In 1776, Virginia’s colonial legislature adopted a Declaration of Rights.
In 1898, Philippine nationalists declared independence from Spain.
In 1920, the Republican national convention, meeting in Chicago, nominated Warren G. Harding for president on the tenth ballot; Calvin Coolidge was nominated for vice president.
In 1924, President Calvin Coolidge was nominated for a term of office in his own right at the Republican national convention in Cleveland. (Coolidge had become president in 1923 upon the sudden death of Warren G. Harding.)
In 1939, the National Baseball Hall of Fame and Museum was dedicated in Cooperstown, New York.
In 1942, Anne Frank, a Germanborn Jewish girl living in Amsterdam, received a diary for her 13th birthday, less than a month before she and her family went into hiding from the Nazis.
In 1957, bandleader Jimmy Dorsey died in New York at age 53.
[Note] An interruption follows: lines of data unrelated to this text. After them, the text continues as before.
===== config.mk =====
export PLATFORM = sky130hd
export DESIGN_NAME = programmable_io_port_bank
export DESIGN_NICKNAME = d
export VERILOG_FILES = /design/src/logic/io_bank_pkg.sv /design/src/logic/pin_ctl_if.sv /design/src/logic/programmable_io_port_bank.sv /design/src/logic/pin_drive_calc.sv
export SDC_FILE = /design/constraint.sdc
export NUM_CORES = 1
export LEC_CHECK = 0
export BUFFER_PORTS_ARGS = -buffer_cell sky130_fd_sc_hd__buf_2
export CORE_AREA = 2 2 218 220
export DETAILED_ROUTE_END_ITERATION = 8
export DIE_AREA = 0 0 220 222
export PLACE_DENSITY = 0.74
export SLEW_MARGIN = 10
export SYNTH_ARGS = -nofsm -noshare
export SYNTH_HDL_FRONTEND = slang
export SYNTH_SLANG_ARGS = --single-unit

===== constraint.sdc =====
create_clock -name clk_sys -period 1.55 [get_ports clk_sys]
set_input_delay 0.465 -clock clk_sys [delete_from_list [all_inputs] [get_ports clk_sys]]
set_output_delay 0.465 -clock clk_sys [all_outputs]
set_load 0.01 [all_outputs]
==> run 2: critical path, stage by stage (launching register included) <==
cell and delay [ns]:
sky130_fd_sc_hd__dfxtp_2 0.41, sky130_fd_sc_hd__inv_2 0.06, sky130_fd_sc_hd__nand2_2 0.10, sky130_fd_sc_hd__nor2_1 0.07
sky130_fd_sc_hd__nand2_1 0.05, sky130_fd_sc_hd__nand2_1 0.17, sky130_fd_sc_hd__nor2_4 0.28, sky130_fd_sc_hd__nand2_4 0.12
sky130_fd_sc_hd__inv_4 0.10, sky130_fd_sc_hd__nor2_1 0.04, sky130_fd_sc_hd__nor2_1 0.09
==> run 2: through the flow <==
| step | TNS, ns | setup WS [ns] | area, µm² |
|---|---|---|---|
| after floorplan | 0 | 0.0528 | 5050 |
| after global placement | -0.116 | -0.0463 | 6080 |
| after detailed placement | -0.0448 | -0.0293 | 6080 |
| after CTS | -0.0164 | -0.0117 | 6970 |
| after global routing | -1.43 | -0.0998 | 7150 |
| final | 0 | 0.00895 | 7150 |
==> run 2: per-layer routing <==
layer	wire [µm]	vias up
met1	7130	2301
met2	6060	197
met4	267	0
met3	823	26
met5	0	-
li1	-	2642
File: config.mk
export PLATFORM = sky130hd
export DESIGN_NAME = ppp_port
export DESIGN_NICKNAME = d
export VERILOG_FILES = /design/src/ppp_pkg.sv /design/src/ppp_pin_sync.sv /design/src/ppp_port.sv
export VERILOG_INCLUDE_DIRS = /design/src /design/src/src
export SDC_FILE = /design/constraint.sdc
export NUM_CORES = 1
export LEC_CHECK = 0
export BUFFER_PORTS_ARGS = -buffer_cell sky130_fd_sc_hd__buf_2
export CORE_MARGIN = 2
export CORE_UTILIZATION = 25
export CTS_CLUSTER_DIAMETER = 100
export DETAILED_ROUTE_END_ITERATION = 10
export GPL_TIMING_DRIVEN = 0
export PLACE_DENSITY_LB_ADDON = 0.12
export SLEW_MARGIN = 40
export SYNTH_ARGS = -nofsm -noshare
export SYNTH_HDL_FRONTEND = slang
export SYNTH_SLANG_ARGS = --single-unit
File: constraint.sdc
create_clock -name core_clk -period 1.9 [get_ports core_clk]
set_input_delay 0.57 -clock core_clk [delete_from_list [all_inputs] [get_ports core_clk]]
set_output_delay 0.57 -clock core_clk [all_outputs]
set_load 0.02 [all_outputs]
In 1963, civil rights leader Medgar Evers, 37, was shot and killed outside his home in Jackson, Mississippi. (In 1994, Byron De La Beckwith was convicted of murdering Evers and sentenced to life in prison; he died in 2001.)
In 1967, the James Bond film “You Only Live Twice,” starring Sean Connery, premiered in London, a day before its U.S. opening.
In 1979, 26-year-old cyclist Bryan Allen flew the human-powered Gossamer Albatross across the English Channel.
In 1987, President Ronald Reagan, during a visit to the divided German city of Berlin, exhorted Soviet leader Mikhail S. Gorbachev to “tear down this wall.”
In 1997, baseball began regular-season interleague play, ending a 126-year tradition of separating the major leagues until the World Series. (In the first game played under this arrangement, the San Francisco Giants defeated the Texas Rangers 4-3.) The Treasury Department unveiled a new 50-dollar bill meant to be more counterfeit-resistant.